Source: an optimization exercise on an open RTL-to-GDS flow (aim: small area, a short achievable clock period and few clock cycles per item). Production flows keep margins and buffers that such runs may drop. RTL that was checked went through simulation tests only; none was proved equivalent to the original. For runs 1 and 2, only the layout was checked, not whether the RTL still works. Power figures rest on the tool's default switching activity, not on a simulated workload.

File: design.v
module hdr_rowdec (
    input  wire        clk,
    input  wire        rst,           
    input  wire        cmd_valid,
    output wire        cmd_ready,
    input  wire [5:0]  cmd_len,       
    input  wire        cmd_first,     
    input  wire        in_valid,
    output wire        in_ready,
    input  wire [7:0]  in_byte,
    output reg         done,          
    output reg  [1:0]  err,           
    output wire        busy,
    input  wire [4:0]  rd_addr,
    output wire [31:0] rd_data
);
    localparam [2:0] S_IDLE = 3'd0, S_LEG = 3'd1, S_LO = 3'd2,
                     S_CTRL = 3'd3, S_RVAL = 3'd4, S_LIT = 3'd5;
    localparam [1:0] E_OK = 2'd0, E_OVERRUN = 2'd2, E_NOPREV = 2'd3;
    reg [2:0]  state;
    reg [31:0] row [0:31];
    reg [31:0] lp;
    reg        prev_valid;
    reg [5:0]  len;
    reg [5:0]  pos;           
    reg [5:0]  tend;          
    reg [1:0]  ln;            
    reg        ones;          
    reg        mk;            
    reg        shifted;       
    assign cmd_ready = (state == S_IDLE);
    assign busy = (state != S_IDLE);
    assign in_ready = busy;
    assign rd_data = row[rd_addr];
    wire take = in_valid && busy;
    wire [5:0]  room = len - pos;                       
    wire [5:0]  pos1 = pos + 6'd1;
    wire        pre1 = (ln == 2'd0) || ones;            
    wire        is01 = (in_byte == 8'd1);
    wire        marker = (ln == 2'd3) && ones;          
    wire [7:0]  rlen = in_byte - 8'd128;
    wire        big = {1'b0, in_byte} > {3'b000, room};        
    wire        rbig = {1'b0, rlen} > {3'b000, room};          
    wire [5:0]  lend = pos + in_byte[5:0];                     
    wire        lrun = in_byte != 8'd0 && !shifted && !big && (pos != 6'd0 || prev_valid);
    reg        wr;            
    reg        wrun;          
    reg        wpix;          
    reg [5:0]  wend;
    always @* begin
        wr = 1'b0;
        wrun = 1'b0;
        wpix = 1'b0;
        wend = tend;
        case (state)
            S_LEG: begin
                if (marker) begin
                    wpix = 1'b1;
                    wrun = 1'b1;
                    wend = lend;
                    wr = take && lrun;
                end else
                    wr = take;
            end
            S_RVAL: begin
                wrun = 1'b1;
                wr = take;
            end
            S_LIT: wr = take;
            default: ;
        endcase
    end
    wire [3:0]  lanes = wpix ? 4'b1111 : (4'd1 << ln);
    wire [31:0] wdat = wpix ? lp : {4{in_byte}};
    reg  [31:0] wmask;
    integer k;
    always @* begin
        for (k = 0; k < 32; k = k + 1)
            wmask[k] = wr && (wrun ? (k[5:0] >= pos && k[5:0] < wend) : (k[5:0] == pos));
    end
    genvar gk, gb;
    generate
        for (gk = 0; gk < 32; gk = gk + 1) begin : g_row
            for (gb = 0; gb < 4; gb = gb + 1) begin : g_lane
                always @(posedge clk)
                    if (wmask[gk] && lanes[gb]) row[gk][gb*8 +: 8] <= wdat[gb*8 +: 8];
            end
        end
    endgenerate
    integer b;
    always @(posedge clk) begin
        if (take) begin
            if (state == S_LEG) begin
                for (b = 0; b < 4; b = b + 1) begin
                    if (b == ln && !(pre1 && (is01 || ln == 2'd3)))
                        lp[b*8 +: 8] <= in_byte;
                    else if (b < ln && pre1 && !is01 && !marker)
                        lp[b*8 +: 8] <= 8'd1;
                end
            end else if (state == S_RVAL || state == S_LIT) begin
                lp[ln*8 +: 8] <= in_byte;
            end
        end
    end
    always @(posedge clk) begin
        done <= 1'b0;
        if (rst) begin
            state <= S_IDLE;
            prev_valid <= 1'b0;
            err <= E_OK;
        end else begin
            case (state)
                S_IDLE: if (cmd_valid) begin
                    len <= cmd_len;
                    pos <= 6'd0;
                    ln <= 2'd0;
                    shifted <= 1'b0;
                    mk <= (cmd_len >= 6'd8);
                    if (cmd_first) prev_valid <= 1'b0;
                    state <= S_LEG;
                end
                S_LEG: if (take) begin
                    ln <= ln + 2'd1;
                    ones <= pre1 && is01;
                    if (ln != 2'd2) mk <= mk && (in_byte == 8'h02);
                    else begin
                        mk <= 1'b0;
                        if (mk && !in_byte[7]) state <= S_LO;
                    end
                    if (ln == 2'd3 && !marker) begin
                        pos <= pos1;
                        shifted <= 1'b0;
                        if (pos1 == len) begin
                            state <= S_IDLE; done <= 1'b1; err <= E_OK; prev_valid <= 1'b1;
                        end
                    end else if (marker) begin
                        shifted <= 1'b1;
                        if (in_byte != 8'd0) begin
                            if (shifted || big)
                                begin state <= S_IDLE; done <= 1'b1; err <= E_OVERRUN; prev_valid <= 1'b0; end
                            else if (pos == 6'd0 && !prev_valid)
                                begin state <= S_IDLE; done <= 1'b1; err <= E_NOPREV; prev_valid <= 1'b0; end
                            else begin
                                pos <= lend;
                                if (lend == len) begin
                                    state <= S_IDLE; done <= 1'b1; err <= E_OK; prev_valid <= 1'b1;
                                end
                            end
                        end
                    end
                end
                S_LO: if (take) begin
                    ln <= 2'd0;
                    state <= S_CTRL;
                end
                S_CTRL: if (take) begin
                    if (in_byte > 8'd128) begin
                        if (rbig) begin state <= S_IDLE; done <= 1'b1; err <= E_OVERRUN; prev_valid <= 1'b0; end
                        else begin
                            tend <= pos + rlen[5:0];
                            state <= S_RVAL;
                        end
                    end else if (big) begin
                        state <= S_IDLE; done <= 1'b1; err <= E_OVERRUN; prev_valid <= 1'b0;
                    end else if (in_byte != 8'd0) begin
                        tend <= pos + in_byte[5:0];
                        state <= S_LIT;
                    end
                end
                S_RVAL, S_LIT: if (take) begin
                    pos <= (state == S_RVAL) ? tend : pos1;
                    if (state == S_RVAL || pos1 == tend) begin
                        state <= S_CTRL;
                        if (tend == len) begin
                            pos <= 6'd0;
                            ln <= ln + 2'd1;
                            if (ln == 2'd3) begin
                                state <= S_IDLE; done <= 1'b1; err <= E_OK; prev_valid <= 1'b1;
                            end
                        end
                    end
                end
                default: state <= S_IDLE;
            endcase
        end
    end
endmodule
File: run.sh
#!/bin/bash
# synth_recipe.tcl (not shown) runs the flow's synth.tcl, then flattens the netlist and writes it again
# the make line also repeats each setting of config.mk as NAME=value (left out here)
make -C /OpenROAD-flow-scripts/flow DESIGN_CONFIG=/design/flow/config.mk WORK_HOME=/design/flow/orfs CLKGATE_MAP_FILE= SYNTH_SCRIPT=/design/flow/synth_recipe.tcl finish
File: config.mk
export PLATFORM = sky130hd
export DESIGN_NAME = hdr_rowdec
export DESIGN_NICKNAME = hdr_rowdec
export VERILOG_FILES = /design/flow/design.v
export SDC_FILE = /design/flow/constraint.sdc
export NUM_CORES = 4
export LEC_CHECK = 0
export CAP_MARGIN = 20
export CORE_MARGIN = 2
export CORE_UTILIZATION = 40
export SETUP_SLACK_MARGIN = 4
export SLEW_MARGIN = 20
File: constraint.sdc
create_clock -name core_clock -period 10.0 [get_ports {clk}]
set_input_delay 2.0000 -clock core_clock [delete_from_list [all_inputs] [get_ports {clk}]]
set_output_delay 2.0000 -clock core_clock [all_outputs]
set_load 0.01 [all_outputs]
==> results of run 1 <==
[power by group through the flow]
| stage | registers, mW | logic [mW] | clock network, mW |
|---|---|---|---|
| CTS | 5.14 | 0.817 | 3.80 |
| finish | 5.14 | 0.868 | 3.81 |
| floorplan | 5.21 | 0.461 | 0 |
| global placement | 5.23 | 0.756 | 0 |
| global route | 5.14 | 0.911 | 3.98 |
| detailed placement | 5.23 | 0.777 | 0 |
[worst max-delay path, stage by stage]
cell,delay [ps]
buf_12,110
or3b_4,280
buf_6,120
nor2_4,40
clkbuf_16,160
buf_12,140
buf_4,150
a22o_1,260
a221oi_4,270
nand4_1,130
o32a_1,410
buf_2,160
[what timing repair did]
item / 4_1_cts / 5_1_grt
resized for setup: 339 / 167
buffers inserted: 120 / 53
endpoints found under the setup margin: 369 / 451
cloned: 7 / 3
pin swaps: 92 / 103
[state kept, by name, summed over array words and instances, names as in the netlist, 2 cells and up]
register,cells
lp,32
pos,6
row,1024
ln,2
tend,6
len,6
state,3
err,2
[path summary, 6_finish.rpt]
path         slack, ps          to       start  cells past startpoint
max               3750  rd_data[5]  rd_addr[4]                     12
max reg2reg       4050  row[5][19]      pos[1]                     16
min                460      err[0]      err[0]                      2
min reg2reg        460      err[0]      err[0]                      2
=======
**THE TASK:** Once you have identified the lines above that contain "runs", copy each of them.

**WRITTEN ANSWER:**
Source: an optimization exercise on an open RTL-to-GDS flow (aim: small area, a short achievable clock period and few clock cycles per item). Production flows keep margins and buffers that such runs may drop. RTL that was checked went through simulation tests only; none was proved equivalent to the original. For runs 1 and 2, only the layout was checked, not whether the RTL still works. Power figures rest on the tool's default switching activity, not on a simulated workload.
# synth_recipe.tcl (not shown) runs the flow's synth.tcl, then flattens the netlist and writes it again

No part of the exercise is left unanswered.